● **Problem to work on**
In the data that follows, find each line containing "with" and copy it.
..........
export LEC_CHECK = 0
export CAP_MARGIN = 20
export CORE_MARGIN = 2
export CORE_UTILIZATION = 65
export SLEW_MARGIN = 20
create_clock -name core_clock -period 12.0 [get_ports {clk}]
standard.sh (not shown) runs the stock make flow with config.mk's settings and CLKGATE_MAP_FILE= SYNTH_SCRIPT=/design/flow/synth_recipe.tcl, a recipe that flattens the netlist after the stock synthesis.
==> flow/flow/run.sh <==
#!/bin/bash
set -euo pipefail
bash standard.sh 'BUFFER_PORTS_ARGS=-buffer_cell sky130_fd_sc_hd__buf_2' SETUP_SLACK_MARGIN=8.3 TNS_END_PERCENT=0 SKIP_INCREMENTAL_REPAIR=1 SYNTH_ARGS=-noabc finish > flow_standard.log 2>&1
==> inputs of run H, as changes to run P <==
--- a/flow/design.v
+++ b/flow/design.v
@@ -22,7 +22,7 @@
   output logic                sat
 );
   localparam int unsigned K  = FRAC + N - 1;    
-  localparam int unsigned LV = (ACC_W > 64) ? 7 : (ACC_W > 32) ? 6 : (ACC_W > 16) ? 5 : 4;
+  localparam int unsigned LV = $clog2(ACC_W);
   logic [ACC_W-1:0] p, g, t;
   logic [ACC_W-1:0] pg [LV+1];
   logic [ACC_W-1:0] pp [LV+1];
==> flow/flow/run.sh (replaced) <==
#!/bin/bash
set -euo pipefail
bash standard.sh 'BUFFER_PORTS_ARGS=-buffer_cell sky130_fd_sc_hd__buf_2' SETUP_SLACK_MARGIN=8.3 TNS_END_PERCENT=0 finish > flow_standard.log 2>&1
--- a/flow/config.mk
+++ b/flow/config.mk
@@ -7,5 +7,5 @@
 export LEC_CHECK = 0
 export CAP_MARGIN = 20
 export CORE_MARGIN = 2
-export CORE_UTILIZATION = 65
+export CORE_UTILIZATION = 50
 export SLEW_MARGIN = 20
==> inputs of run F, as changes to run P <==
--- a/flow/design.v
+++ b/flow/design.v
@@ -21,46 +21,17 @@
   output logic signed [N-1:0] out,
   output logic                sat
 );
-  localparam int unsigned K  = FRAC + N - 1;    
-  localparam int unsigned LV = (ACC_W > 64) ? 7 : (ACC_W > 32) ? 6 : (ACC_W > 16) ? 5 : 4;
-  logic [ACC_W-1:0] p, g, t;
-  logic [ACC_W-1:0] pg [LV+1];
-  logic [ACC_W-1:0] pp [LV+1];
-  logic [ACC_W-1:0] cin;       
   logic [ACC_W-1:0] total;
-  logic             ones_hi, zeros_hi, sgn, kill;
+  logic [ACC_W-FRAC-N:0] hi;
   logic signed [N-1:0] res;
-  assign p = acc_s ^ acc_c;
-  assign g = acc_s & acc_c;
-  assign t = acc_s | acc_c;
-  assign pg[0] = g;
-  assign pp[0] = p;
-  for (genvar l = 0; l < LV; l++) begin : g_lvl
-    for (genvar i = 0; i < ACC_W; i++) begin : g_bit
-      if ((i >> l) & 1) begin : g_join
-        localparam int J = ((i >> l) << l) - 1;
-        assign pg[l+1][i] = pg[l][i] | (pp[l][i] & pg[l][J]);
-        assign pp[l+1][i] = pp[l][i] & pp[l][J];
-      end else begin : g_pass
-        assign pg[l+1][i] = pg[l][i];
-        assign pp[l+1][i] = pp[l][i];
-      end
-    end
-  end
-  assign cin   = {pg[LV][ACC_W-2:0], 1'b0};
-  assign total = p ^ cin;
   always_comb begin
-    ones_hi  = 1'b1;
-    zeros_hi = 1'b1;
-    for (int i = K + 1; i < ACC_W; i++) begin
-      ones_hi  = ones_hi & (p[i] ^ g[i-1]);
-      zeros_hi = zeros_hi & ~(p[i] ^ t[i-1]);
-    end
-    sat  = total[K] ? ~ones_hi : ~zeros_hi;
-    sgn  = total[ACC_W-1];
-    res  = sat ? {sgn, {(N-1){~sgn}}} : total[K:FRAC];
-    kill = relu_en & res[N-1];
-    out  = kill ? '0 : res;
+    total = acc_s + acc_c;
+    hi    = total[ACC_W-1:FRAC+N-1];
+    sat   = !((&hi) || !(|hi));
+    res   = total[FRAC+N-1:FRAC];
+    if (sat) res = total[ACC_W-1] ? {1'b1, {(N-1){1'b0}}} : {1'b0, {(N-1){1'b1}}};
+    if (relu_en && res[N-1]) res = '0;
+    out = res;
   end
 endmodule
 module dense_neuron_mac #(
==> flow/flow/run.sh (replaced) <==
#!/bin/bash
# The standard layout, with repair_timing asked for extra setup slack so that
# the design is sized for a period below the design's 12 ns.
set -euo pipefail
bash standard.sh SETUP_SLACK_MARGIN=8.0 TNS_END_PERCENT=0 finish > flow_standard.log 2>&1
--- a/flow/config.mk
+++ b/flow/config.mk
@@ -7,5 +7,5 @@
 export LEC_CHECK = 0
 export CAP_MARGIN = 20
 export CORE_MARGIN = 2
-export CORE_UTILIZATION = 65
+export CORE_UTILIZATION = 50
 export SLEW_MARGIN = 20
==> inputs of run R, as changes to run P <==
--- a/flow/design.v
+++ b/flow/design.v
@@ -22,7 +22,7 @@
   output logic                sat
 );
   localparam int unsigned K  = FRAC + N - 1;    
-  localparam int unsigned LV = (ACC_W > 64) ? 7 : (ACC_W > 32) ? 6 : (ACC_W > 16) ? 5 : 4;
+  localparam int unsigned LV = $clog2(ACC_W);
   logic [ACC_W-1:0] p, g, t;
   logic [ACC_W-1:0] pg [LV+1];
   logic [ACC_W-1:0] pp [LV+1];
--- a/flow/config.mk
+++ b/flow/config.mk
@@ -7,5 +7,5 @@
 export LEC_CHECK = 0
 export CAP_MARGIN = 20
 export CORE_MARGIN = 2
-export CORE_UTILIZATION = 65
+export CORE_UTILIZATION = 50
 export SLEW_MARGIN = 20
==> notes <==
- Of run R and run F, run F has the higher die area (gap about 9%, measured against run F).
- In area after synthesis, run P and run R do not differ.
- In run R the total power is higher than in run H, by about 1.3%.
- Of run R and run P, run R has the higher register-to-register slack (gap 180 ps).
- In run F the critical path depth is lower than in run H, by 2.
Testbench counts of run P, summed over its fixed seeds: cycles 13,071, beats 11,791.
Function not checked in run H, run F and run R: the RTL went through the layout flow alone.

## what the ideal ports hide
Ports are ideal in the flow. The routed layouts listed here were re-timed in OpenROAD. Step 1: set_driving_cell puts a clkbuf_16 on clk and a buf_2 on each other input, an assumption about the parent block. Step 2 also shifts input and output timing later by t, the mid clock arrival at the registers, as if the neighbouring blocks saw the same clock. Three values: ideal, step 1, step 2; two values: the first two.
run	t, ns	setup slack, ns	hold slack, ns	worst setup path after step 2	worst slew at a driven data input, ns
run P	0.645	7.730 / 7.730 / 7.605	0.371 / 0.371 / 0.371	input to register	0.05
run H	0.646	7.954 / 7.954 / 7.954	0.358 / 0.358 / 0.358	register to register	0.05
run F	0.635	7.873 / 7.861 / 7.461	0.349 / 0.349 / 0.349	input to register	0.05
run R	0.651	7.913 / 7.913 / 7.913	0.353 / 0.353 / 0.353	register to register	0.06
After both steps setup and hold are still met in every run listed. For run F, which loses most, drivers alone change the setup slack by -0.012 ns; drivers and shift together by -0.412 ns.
..........
● **Task result**
standard.sh (not shown) runs the stock make flow with config.mk's settings and CLKGATE_MAP_FILE= SYNTH_SCRIPT=/design/flow/synth_recipe.tcl, a recipe that flattens the netlist after the stock synthesis.
# The standard layout, with repair_timing asked for extra setup slack so that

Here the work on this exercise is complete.